As histórias deles começam como milhões de outras: adolescentes problemáticos que assustam e desconcertam seus vizinhos; problemas com a polícia enquanto ainda estão no colégio; pais que não conseguem competir com o senso de entrosamento ou propósito que seus filhos encontram em outro lugar.

“É claro que tentamos tudo o que podíamos”, disse Nadia Alessa, mãe de Mohammed M. Alessa, aquele que tinha acessos de fúria. “Nós não conseguíamos mantê-lo em casa”.

O capítulo seguinte dessas histórias frequentemente traça um mergulho nas drogas ou gangues, mas Mohammed Alessa, 20 anos, e Carlos E. Almonte, 24 anos, ambos criados nos subúrbios de Nova Jersey, aparentemente tinham outros planos. Eles foram presos na semana passada enquanto se preparavam para voar separadamente para o Egito – e, segundo as autoridades, se juntarem a um grupo militante na Somália para matar não-muçulmanos.

Como passaram de encrenqueiros a suspeitos de terrorismo poderá nunca ser entendido. Mas conversas com muitas pessoas que os conheciam – incluindo as primeiras entrevistas dadas pelos pais de Alessa desde a prisão – deixam claro que ambos enfrentavam problemas há anos, constantemente em choque com as autoridades e com seus pais imigrantes. As autoridades os observam há quase quatro anos.

Revolta guardada

Muitos de seus pares os desprezavam como convencidos infelizes, mais patéticos do que perigosos; amigos disseram que eles gostavam de jogar tênis de mesa ou ir ao restaurante Halal em Manhattan. Mas em transcrições de conversas secretamente gravadas, eles falavam em atirar e decapitar pessoas e em enviar as tropas americanas para casa “cortadas em mil pedaços”.

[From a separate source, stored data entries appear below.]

--- src/rtl/qenc_pkg.sv ---
// Shared types and Gray-code lookup for the quadrature encoder counter.
// Used by quad_encoder_counter and its qenc_filter channels.
package qenc_pkg;

    typedef enum logic [1:0] {
        QENC_X1 = 2'b00,
        QENC_X2 = 2'b01,
        QENC_X4 = 2'b10
    } qenc_mode_t;

    typedef enum logic {
        INIT = 1'b0,
        RUN  = 1'b1
    } qenc_state_t;

    // Entry [2*s +: 2] is the {a,b} state that follows s when rotating up:
    // 00->10, 01->00, 10->11, 11->01.
    localparam logic [7:0] QENC_UP_LUT = 8'b01_11_00_10;

    function automatic logic [1:0] up_next(input logic [1:0] s);
        return QENC_UP_LUT[{s, 1'b0} +: 2];
    endfunction

endpackage

--- src/rtl/qenc_filter.sv ---
// Per-channel 2-flop synchroniser plus stability filter.
// bypass makes dout track the synchronised input directly (used in INIT).
module qenc_filter
    import qenc_pkg::*;
#(
    parameter int FILT_DEPTH = 4
) (
    input  logic clk,
    input  logic reset,
    input  logic bypass,
    input  logic din,
    output logic dout
);

    localparam int CW = (FILT_DEPTH > 1) ? $clog2(FILT_DEPTH) : 1;
    localparam logic [CW-1:0] CNT_MAX = CW'(FILT_DEPTH - 1);

    logic          s1;
    logic          s2;
    logic [CW-1:0] cnt;

    // Two-flop synchroniser for the asynchronous pin.
    always_ff @(posedge clk or negedge reset) begin
        if (!reset) begin
            s1 <= 1'b0;
            s2 <= 1'b0;
        end else begin
            s1 <= din;
            s2 <= s1;
        end
    end

    // Accept a new level only after it has differed from dout for FILT_DEPTH cycles.
    always_ff @(posedge clk or negedge reset) begin
        if (!reset) begin
            dout <= 1'b0;
            cnt  <= '0;
        end else if (bypass) begin
            dout <= s2;
            cnt  <= '0;
        end else if (s2 == dout) begin
            cnt <= '0;
        end else if (cnt == CNT_MAX) begin
            dout <= s2;
            cnt  <= '0;
        end else begin
            cnt <= cnt + CW'(1);
        end
    end

endmodule

--- src/rtl/quad_encoder_counter.sv ---
// Quadrature encoder front end: filtered A/B decode into a WIDTH-bit position.
// Optional QENC_INDEX_EN adds an in_z index input that zeroes the count.
module quad_encoder_counter
    import qenc_pkg::*;
#(
    parameter int WIDTH      = 9,
    parameter int FILT_DEPTH = 4
) (
    input  logic             clk,
    input  logic             reset,
    input  logic             in_a,
    input  logic             in_b,
`ifdef QENC_INDEX_EN
    input  logic             in_z,
`endif
    input  logic [1:0]       mode,
    input  logic             wrap_en,
    input  logic             load,
    input  logic [WIDTH-1:0] load_val,
    input  logic             clear_err,
    output logic [WIDTH-1:0] val,
    output logic             dir,
    output logic             step,
    output logic             err,
    output logic             err_flag
);

    localparam int IW = $clog2(FILT_DEPTH + 2);
    localparam logic [IW-1:0]    INIT_LAST = IW'(FILT_DEPTH + 1);
    localparam logic [WIDTH-1:0] VMAX      = '1;

    qenc_state_t   state;
    qenc_state_t   state_nx;
    logic [IW-1:0] init_cnt;
    logic          bypass;
    logic          fa;
    logic          fb;
    logic [1:0]    cur;
    logic [1:0]    prv;
    logic          mv_up;
    logic          mv_dn;
    logic          bad;
    logic          qual;
    logic          idx_clr;

    qenc_filter #(.FILT_DEPTH(FILT_DEPTH)) u_filt_a (
        .clk    (clk),
        .reset  (reset),
        .bypass (bypass),
        .din    (in_a),
        .dout   (fa)
    );

    qenc_filter #(.FILT_DEPTH(FILT_DEPTH)) u_filt_b (
        .clk    (clk),
        .reset  (reset),
        .bypass (bypass),
        .din    (in_b),
        .dout   (fb)
    );

    assign cur = {fa, fb};

`ifdef QENC_INDEX_EN
    logic fz;
    logic z_prev;

    qenc_filter #(.FILT_DEPTH(FILT_DEPTH)) u_filt_z (
        .clk    (clk),
        .reset  (reset),
        .bypass (bypass),
        .din    (in_z),
        .dout   (fz)
    );

    // Remember the last filtered index level for rising-edge detection.
    always_ff @(posedge clk or negedge reset) begin
        if (!reset) begin
            z_prev <= 1'b0;
        end else begin
            z_prev <= fz;
        end
    end

    assign idx_clr = (state == RUN) && fz && !z_prev;
`else
    assign idx_clr = 1'b0;
`endif

    // FSM state register and INIT settling counter.
    always_ff @(posedge clk or negedge reset) begin
        if (!reset) begin
            state    <= INIT;
            init_cnt <= '0;
        end else begin
            state <= state_nx;
            if (state == INIT) begin
                init_cnt <= init_cnt + IW'(1);
            end
        end
    end

    // Next state, filter bypass and transition classification.
    always_comb begin
        state_nx = state;
        bypass   = 1'b0;
        mv_up    = 1'b0;
        mv_dn    = 1'b0;
        bad      = 1'b0;
        unique case (state)
            INIT: begin
                bypass = 1'b1;
                if (init_cnt == INIT_LAST) begin
                    state_nx = RUN;
                end
            end
            RUN: begin
                if (cur != prv) begin
                    if (up_next(prv) == cur) begin
                        mv_up = 1'b1;
                    end else if (up_next(cur) == prv) begin
                        mv_dn = 1'b1;
                    end else begin
                        bad = 1'b1;
                    end
                end
            end
        endcase
    end

    // Decide whether the resolution setting lets this transition count.
    always_comb begin
        qual = 1'b0;
        case (mode)
            QENC_X1: qual = (prv == 2'b00 && cur == 2'b10)
                         || (prv == 2'b10 && cur == 2'b00);
            QENC_X2: qual = prv[1] ^ cur[1];
            default: qual = 1'b1;
        endcase
    end

    // Position, direction, pulses and sticky error flag.
    always_ff @(posedge clk or negedge reset) begin
        if (!reset) begin
            prv      <= 2'b00;
            val      <= '0;
            dir      <= 1'b0;
            step     <= 1'b0;
            err      <= 1'b0;
            err_flag <= 1'b0;
        end else begin
            prv  <= cur;
            step <= 1'b0;
            err  <= bad;
            if (bad) begin
                err_flag <= 1'b1;
            end else if (clear_err) begin
                err_flag <= 1'b0;
            end
            if (load) begin
                val <= load_val;
            end else if (idx_clr) begin
                val <= '0;
            end else if (mv_up && qual) begin
                dir <= 1'b1;
                if (val != VMAX) begin
                    val  <= val + WIDTH'(1);
                    step <= 1'b1;
                end else if (wrap_en) begin
                    val  <= '0;
                    step <= 1'b1;
                end
            end else if (mv_dn && qual) begin
                dir <= 1'b0;
                if (val != '0) begin
                    val  <= val - WIDTH'(1);
                    step <= 1'b1;
                end else if (wrap_en) begin
                    val  <= VMAX;
                    step <= 1'b1;
                end
            end
        end
    end

endmodule

--- config.mk ---
export PLATFORM = sky130hd
export DESIGN_NAME = quad_encoder_counter
export DESIGN_NICKNAME = d
export VERILOG_FILES = /design/src/rtl/qenc_pkg.sv /design/src/rtl/qenc_filter.sv /design/src/rtl/quad_encoder_counter.sv
export SDC_FILE = /design/constraint.sdc
export NUM_CORES = 1
export LEC_CHECK = 0
export CORE_ASPECT_RATIO = 0.75
export CORE_MARGIN = 4
export CORE_UTILIZATION = 50
export DETAILED_ROUTE_END_ITERATION = 12
export PLACE_DENSITY = 0.77
export RECOVER_POWER = 25
export SLEW_MARGIN = 0
export SYNTH_ARGS = -nofsm -noshare
export SYNTH_HDL_FRONTEND = slang
export SYNTH_SLANG_ARGS = --single-unit
--- constraint.sdc ---
create_clock -name clk -period 7.4 [get_ports clk]
set_clock_uncertainty 0.2 [all_clocks]
set_input_delay 1.48 -clock clk [delete_from_list [all_inputs] [get_ports clk]]
set_output_delay 1.48 -clock clk [all_outputs]
set_load 0.05 [all_outputs]
==> results.tsv, run 1 <==
metric	value	unit
yosysMostFrequentCell	dfrtp_1	
slew_headroom	49.4	%
synthFlopType	dfrtp_1	
end_kind	flop	
grt_pass1_vias	1479	
synthTopCellsByArea	dfrtp_1, ha_1, xnor2_1, a21oi_1, nand2_1	
wire_per_inst	17.1	um
cts.sinks	29	
crit_type	in2reg	
p_per_area	514	nW/um2
start_kind	primary input	
ys_seq_area_share	42.6	%
total_power	1.08	mW
synth_top_area_cell	dfrtp_1	
cts_max_level	2	
grt-ovfl-total	0	
clkLatencyLatePin	0.28	ns
antenna_found_initial	0	
synth_enable_flop_cells	0	
period_needed	3.53	ns
finalCoreUtilization	63.7	%
clk_pin_slew_worst_paths	0.06	ns
tightest_slew	0.756	ns
grt_pass1_wl	6.85	mm
wl	4.18	mm
final_hold_viol_count	0	
gp_congestion	0.893	
drt-initial-drc-count	109	
fmaxAchievable	0.283	GHz
final.setup.tns	0	ns
ant_nets	0	
period_share	47.8	%
cts_resized	0	
drive_above_1_share	10.3	%
avgSynthCellArea	9.79	um2
max-vdd-ir-drop	0.000292	V
initial_core_util	51.8	%
grtUsageTotal	20.6	%
synth.top_cell.area_share	42.6	%
ys_seq_elements	29	
synth_fp_nets	199	
post-cts-setup-buffers	0	
r2r_cells	9	
die_area	4420	um2
drt-pass1-iter-count	4	
synth_common_cells	dfrtp_1, nand2_1, nor2_1	
die_w	75.4	um
rows	18	
route.detailed.drc	0	
hp-class	reg2reg	
io_buffers	30	
die_height	58.6	um
synth_cell_types	51	
placed_area	2010	um2
diodes	0	
critPathArrivalTime	3.46	ns
rsz0062_at_grt	no	
vias	1497	
grt_start_max_net_pins	30	
final_max_slew_viol_count	0	
ctsLongestPathBuffers	2	
cts-root-buf	clkbuf_8	
setup_viol	0	
dpl.hpwl	3.04	mm
stdcell_area	2090	um2
yosysWarnings	0	
crit_fanout	11	
status	finished clean	
hold_depth	0	
vias_per_cell	6.14	
syn-cell-area	1700	um2
numCtsBuffers	5	
fin_nets	228	
syn_inst	174	
area_growth	22.9	%
cts_hold_buf	0	
fp.coreArea	3290	um2
pin_count	31	
drv_cap	0	
p_leak	0.888	nW
async_flop_share	100	%
cp.required	7.32	ns
cts_tree	done	
cells in the final DEF, fill, tap and decap left out, types with 6 or more instances in the layout:
| master | instances |
|---|---|
| dfrtp_1 | 29 |
| clkdlybuf4s50_1 | 28 |
| nand2_1 | 13 |
| nor2_1 | 12 |
| a21oi_1 | 11 |
| xnor2_1 | 8 |
| inv_1 | 7 |
| ha_1 | 7 |
| nand2b_1 | 6 |
worst max-delay path, cell delays in order:
cell and delay, ns:
clkdlybuf4s50_1 0.44, o21bai_1 0.12, a21oi_1 0.14, nor2_1 0.62
o221ai_1 0.25, a211oi_1 0.27, o31ai_1 0.12
cell families (layout without fill, tap and decap cells):
logic type	Yosys count	count (layout)	share of synthesized area [%]
compound gates	50	50	22.1
fa+ha+maj	7	7	5.14
xor+xnor	10	10	5.14
buf+inv	16	46	4.48
simple gates	60	60	19.2
flops	29	29	42.6
mux	2	2	1.32
stage by stage:
stage | cells | hold slack (ns) | worst slack (ns)
6_report | 244 | 0.149 | 3.87
4_1_cts | 244 | 0.150 | 3.90
3_5_place_dp | 236 | 0.136 | 3.62
3_3_place_gp | 236 | 0.134 | 3.76
2_1_floorplan | 174 | 0.131 | 4.46
5_1_grt | 244 | 0.161 | 3.73
final cells by class:
type	count	area (um2)
fill	277	1190
multi-input combinational	129	902
sequential	29	726
timing repair buffer	31	308
clock buffer	6	72.6
tap	40	50.0
inverter	7	26.3
clock inverter	2	10.0
sequential cells by signal, indices dropped and copies added (netlist names):
| register | cells |
|---|---|
| u_filt_b.s2 | 1 |
| val | 9 |
| u_filt_a.s2 | 1 |
| state | 1 |
| u_filt_b.dout | 1 |
| u_filt_b.cnt | 2 |
| prv | 2 |
| u_filt_a.s1 | 1 |
| u_filt_a.cnt | 2 |
| u_filt_a.dout | 1 |
| u_filt_b.s1 | 1 |
| step | 1 |
| init_cnt | 3 |
| dir | 1 |
| err | 1 |
| err_flag | 1 |
routing by layer:
metal | GRT usage [%] | wire length, um | vias up | part of all wire [%]
li1 | - | - | 691 | -
met4 | 6.98 | 29 | 0 | 0.69
met1 | 27.6 | 1810 | 731 | 43
met2 | 32.3 | 1980 | 71 | 47
met3 | 5.63 | 357 | 4 | 8.5
met5 | 0 | 0 | - | 0
worst paths after layout:
kind                       slack, ns           to        start
min reg2reg                     0.15  u_filt_b.s2  u_filt_b.s1
min                             0.15  u_filt_b.s2  u_filt_b.s1
max                             3.87       val[5]      mode[0]
max in group asynchronous       5.35         step        reset
min in group asynchronous       1.37       val[1]        reset
max reg2reg                     4.57       val[5]       val[0]
where the power goes:
| group | total, mW | switching (mW) | internal (mW) |
|---|---|---|---|
| Combinational | 0.654 | 0.413 | 0.242 |
| Sequential | 0.296 | 0.0818 | 0.215 |
| Clock | 0.125 | 0.0602 | 0.0650 |
Note: power is estimated with default switching activity, not from simulation.
==> run 2, diff against run 1 <==
clock period = 3.3 ns   (was 7.4 ns; I/O delays follow)
==> results.tsv, run 2 (same netlist as run 1, synthesis figures left out) <==
metric	value	unit
violations	capacitance limit, slew limit	
path_cells	ha_1 > nand2_1 > nor2_1 > and3_1 > ha_1 > nor3_1 > a221o_1 > a211oi_1 > o31ai_1	
slew_headroom	-5.15	%
drv_cap	1	
cts-root-buf	clkbuf_8	
setup_viol	0	
area_growth	25.6	%
fp.coreArea	3290	um2
multi_input_area	902	um2
cts_tree	done	
fin_nets	230	
slowest_delay	0.42	ns
worst_slack	0.531	ns
largest_register	val	
wire_per_inst	16.5	um
cp.required	3.26	ns
ctsLongestPathBuffers	2	
drt-pass1-iter-count	4	
diodes	0	
vias	1508	
cpMaxStageDelayCell	dfrtp_1	
period_share	83.9	%
final.setup.tns	0	ns
cts_max_level	2	
period_needed	2.77	ns
hp-class	reg2reg	
p_leak	0.908	nW
reg.largest.list	val: 9 flops, init_cnt: 3 flops	
cts_hold_buf	0	
max-vdd-ir-drop	0.000494	V
dpl.hpwl	2.94	mm
num-fill-cells	256	
clkLatencyLatePin	0.29	ns
numCtsBuffers	5	
final_common_cell	dfrtp_1	
tightest_slew	1.58	ns
initial_core_util	51.8	%
clk_pin_slew_worst_paths	0.06	ns
drive_above_1_share	10.7	%
wl	4.06	mm
final_max_slew_viol_count	30	
critPathTopFamily	compound AO/OA/AOI/OAI gates	
die_w	75.4	um
largest_reg_flops	9	
route.detailed.drc	0	
rows	18	
crit_buf_inv	0	
final_hold_viol_count	0	
drt-initial-drc-count	200	
pin_count	31	
grt_start_max_net_pins	30	
post-cts-setup-buffers	0	
holdWs	0.149	ns
p_per_area	1170	nW/um2
grtUsageTotal	20.7	%
fmaxAchievable	0.361	GHz
die_height	58.6	um
ant_nets	0	
layout_common_cells	dfrtp_1, clkdlybuf4s50_1, nand2_1	
antenna_found_initial	0	
crit_top_cell	ha_1	
cts_resized	0	
crit_type	reg2reg	
grt_pass1_wl	6.86	mm
gp_congestion	0.953	
hold_depth	0	
grt-ovfl-total	0	
io_buffers	30	
cp.depth	9	
register_area	726	um2
cts.sinks	29	
vias_per_cell	6.13	
die_area	4420	um2
place_worst_setup_slack	0.536	ns
grt_pass1_vias	1452	
stdcell_area	2140	um2
placed_area	2030	um2
crit_fanout	8	
critPathArrivalTime	2.73	ns
r2r_cells	9	
end_kind	flop	
start_kind	flop	
status	finished, violations left	
rsz0062_at_grt	no	
run 2: stage by stage:
stage	cells	util, %	total power, mW
4_1_cts	246	65.2	2.50
5_1_grt	246	65.1	2.68
6_report	246	65.1	2.50
3_5_place_dp	238	61.6	2.10
2_1_floorplan	174	-	1.75
3_3_place_gp	238	61.6	2.06
run 2: final timing paths:
path	startpoint	to	slack (ns)
min in group asynchronous	reset	err	1.09
max in group asynchronous	reset	val[2]	0.89
min	u_filt_b.s1	u_filt_b.s2	0.15
max	val[0]	val[5]	0.53
max reg2reg	val[0]	val[5]	0.53
min reg2reg	u_filt_b.s1	u_filt_b.s2	0.15
run 2: cell type report:
type	instances	area share [%]
sequential	29	33.9
clock buffer	7	4.04
tap	40	2.34
multi-input combinational	129	42.2
timing repair buffer	33	14.9
inverter	7	1.23
clock inverter	1	1.40
run 2: worst reg2reg max path, stage by stage, from the launching register on:
cell and delay, ns:
dfrtp_1 0.42, ha_1 0.25, nand2_1 0.09, nor2_1 0.26
and3_1 0.20, ha_1 0.30, nor3_1 0.16, a221o_1 0.35
a211oi_1 0.28, o31ai_1 0.13
run 2: layer usage:
layer	global-route usage, %	part of all wire [%]
met1	28.2	42
met2	31.1	46
met3	5.12	9.9
met4	9.48	1.8
met5	0	0
run 2: power by group:
part / total (mW) / switching (mW) / internal (mW)
clock: 0.385 / 0.140 / 0.246
combinational: 1.46 / 0.905 / 0.555
sequential: 0.659 / 0.178 / 0.482
total: 2.50 / 1.22 / 1.28
==> RTL edit 1: new RTL, config.mk and constraints of run 2 <==
Put one more register stage on the output `err_flag`. The value now appears one clock later. The other outputs are not delayed to match.
--- a/src/rtl/quad_encoder_counter.sv
+++ b/src/rtl/quad_encoder_counter.sv
@@ -28,6 +28,8 @@
     localparam int IW = $clog2(FILT_DEPTH + 2);
     localparam logic [IW-1:0]    INIT_LAST = IW'(FILT_DEPTH + 1);
     localparam logic [WIDTH-1:0] VMAX      = '1;
+
+    logic err_flag_s0;
 
     qenc_state_t   state;
     qenc_state_t   state_nx;
@@ -147,15 +149,15 @@
             dir      <= 1'b0;
             step     <= 1'b0;
             err      <= 1'b0;
-            err_flag <= 1'b0;
+            err_flag_s0 <= 1'b0;
         end else begin
             prv  <= cur;
             step <= 1'b0;
             err  <= bad;
             if (bad) begin
-                err_flag <= 1'b1;
+                err_flag_s0 <= 1'b1;
             end else if (clear_err) begin
-                err_flag <= 1'b0;
+                err_flag_s0 <= 1'b0;
             end
             if (load) begin
                 val <= load_val;
@@ -183,5 +185,9 @@
         end
     end
 
+    always_ff @(posedge clk) begin
+        err_flag <= err_flag_s0;
+    end
+
 endmodule
 
Check against the original RTL: not equivalent (Yosys sat finds a counterexample within 10 cycles, from zero or initial values and one cycle with reset low).
==> RTL edit 1 against run 2 <==
Hold slack improved by 0.0039 ns; design area fell by 0.76%; critical path type unchanged; final cell count rose by 0.41%; the flow still finishes with violations (capacitance limit, slew limit); total power fell by 3.0%; sequential cell count rose by 1; setup slack got worse by 0.082 ns; routed wire length rose by 2.6%; largest power group unchanged; area after synthesis rose by 1.2%.
==> RTL edit 1: results <==
export IMPL_status="finished with violations"
export IMPL_violations_in_the_final_reports="capacitance limit, slew limit"
export IMPL_nNetsFinal=231
export IMPL_clk_latency_ns=0.28
export IMPL_drt_pre_antenna_iters=4
export IMPL_slew_viol_final=30
export IMPL_drt_total_wl_um=4160
export IMPL_dpl_worst_slack_ns=0.581
export IMPL_numCtsBuffers=5
export IMPL_via_count_of_the_first_global_routing_pass=1393
export IMPL_seq_area_frac_synth=0.433
export IMPL_fillCellCount=268
export IMPL_critical_path_arrival_ns=2.81
export IMPL_postSynthNetCount=200
export IMPL_final_layout_size_suffix_gt1_frac=0.0966
export IMPL_synthTopCellsByCount="29 x sky130_fd_sc_hd__dfrtp_1, 13 x sky130_fd_sc_hd__nand2_1, 12 x sky130_fd_sc_hd__nor2_1"
export IMPL_crit_path_max_incr_delay_ns=0.46
export IMPL_top_regs="val x9, init_cnt x3"
export IMPL_max_cap_violations=1
export IMPL_worst_slew_margin_relative_to_its_limit=-0.0283
export IMPL_drt_iter0_markers=155
export IMPL_vdd_ir_drop_max_uv=645
export IMPL_yosys_cell_types_count=52
export IMPL_post_dp_hpwl_um=3020
export IMPL_synth_async_sr_flop_share=0.967
export IMPL_grt_first_pass_wirelength_um=6620
export IMPL_finalWeightedCongestion=0.912
export IMPL_crit_family="simple AND/OR/NAND/NOR gates"
export IMPL_grt_usage=0.204
export IMPL_synth_warning_count=0
export IMPL_netlist_top_cells_area="sky130_fd_sc_hd__dfrtp_1 42%, sky130_fd_sc_hd__ha_1 5.1%, sky130_fd_sc_hd__xnor2_1 4.1%, sky130_fd_sc_hd__a21oi_1 3.2%, sky130_fd_sc_hd__nand2_1 2.8%"
export IMPL_detailroute_via_count=1456
export IMPL_power_leakage_nw=0.897
-- RTL edit 1: changes by cell type in the layout (fill, tap and decap cells not counted) --
cell / before / now
sky130_fd_sc_hd__bufinv_16: 1 / 0
sky130_fd_sc_hd__clkbuf_1: 2 / 4
sky130_fd_sc_hd__clkbuf_8: 6 / 5
sky130_fd_sc_hd__dfxtp_1: 0 / 1
-- RTL edit 1: final cells by class --
type	instances	share of cell area
Timing Repair Buffer	33	0.150
Tap cell	40	0.0236
Inverter	7	0.0124
Clock buffer	8	0.0377
Sequential cell	30	0.351
Multi-Input combinational cell	129	0.425
-- RTL edit 1: through the flow --
stage,area (um2),cells,hold WS [ns]
after floorplan,1720,175,0.131
after global placement,2050,239,0.134
after detailed placement,2050,239,0.144
after CTS,2130,247,0.158
after global routing,2120,247,0.170
final,2120,247,0.153
-- RTL edit 1: metal layers --
layer	wire [um]	track usage
met5	0	0
met4	61	0.0798
met3	286	0.0546
met2	1890	0.296
met1	1920	0.287
-- RTL edit 1: path summary, 6_finish.rpt --
| check | start | endpoint | slack, ns | cells past startpoint |
|---|---|---|---|---|
| setup / recovery | val[0] | val[5] | 0.45 | 9 |
| hold / removal | u_filt_b.s1 | u_filt_b.s2 | 0.15 | 0 |
| setup reg to reg | val[0] | val[5] | 0.45 | 9 |
| hold reg to reg | u_filt_b.s1 | u_filt_b.s2 | 0.15 | 0 |
| max in group asynchronous | reset | init_cnt[2] | 0.91 | 2 |
| min in group asynchronous | reset | val[7] | 1.09 | 2 |
-- RTL edit 1: cell families after synthesis --
group                      Yosys count  share of synthesized area
AOI/OAI and AO/OA                   50                      0.218
xor gates and xnor gates            10                     0.0508
adders and majority gates            7                     0.0508
buffers and inverters               16                     0.0443
DFF                                 30                      0.433
muxes                                2                     0.0131
and+or+nand+nor                     60                      0.190
-- RTL edit 1: power by group --
part	internal, mW	total (mW)	switching (mW)
Combinational	0.553	1.46	0.908
Sequential	0.500	0.686	0.186
Clock	0.150	0.283	0.133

Os pais de Alessa, imigrantes palestinos, são muçulmanos, mas Nadia Alessa não sabe explicar a recente transformação de seu filho único. Ela lembrou de ter perguntado a ele por que estava deixando crescer a barba: “Ele disse que homens de verdade deixam crescer suas barbas”.

Após anos construindo uma vida nos Estados Unidos –um apartamento em North Bergen, uma lanchonete próxima de Bergen County, onde o pai de Mohammed Alessa, Mahmood, sempre concede crédito aos clientes, que o chamam de “Pops” – os pais agora veem tudo isso ameaçado por um filho que não entendem.

“Nós moramos dezesseis anos naquela rua”, disse Nadia Alessa. “Todos nos amavam. Agora todo mundo nos odeia.”

Um vizinho que conheceu Mohammed Alessa por grande parte de sua vida, Wilmer Precilla, disse que o jovem alternava entre o desejo de confrontação e aceitação, fazendo comentários pejorativos sobre os latinos em um bairro de maioria latina, então tentando sem sucesso entrar para uma gangue dominicana chamada Patria.

“Ele sempre tentou ser mais gângster do que todos os demais”, disse Precilla.

Amigos da família já viram Mohammed Alessa gritar com sua mãe, bater o carro de seu pai e, enraivecido, derrubar os alimentos da prateleira da lanchonete. Quando seus pais abalados tentaram levá-lo a terapeutas, ele gritava: “Eu não sou louco”.

Às vezes ele tomava medicação para controle da raiva, mas há cerca de três anos, disse sua mãe, ele parou de tomá-la e parou de ir aos terapeutas.

Os amigos de Mohammed Alessa, que conheciam seu temperamento, disseram para ele que ele precisava de ajuda médica –uma ideia que ele rejeitava. Seus pais lhe davam as roupas e celulares da moda, lembraram amigos e vizinhos. Um disse que ele agia como um típico “garoto rico americano”, apesar de seus pais não serem ricos.

“Ele foi um garoto mimado”, disse Nadia Alessa. “Ele agia como um adolescente. Ele se achava um rei.”

Ela disse que seu filho frequentou a escola primária pública local, duas escolas católicas, um internato em Connecticut, uma escola para jovens problemáticos, três escolas muçulmanas e dois colégios públicos, repetidamente se envolvendo em problemas por brigar ou xingar.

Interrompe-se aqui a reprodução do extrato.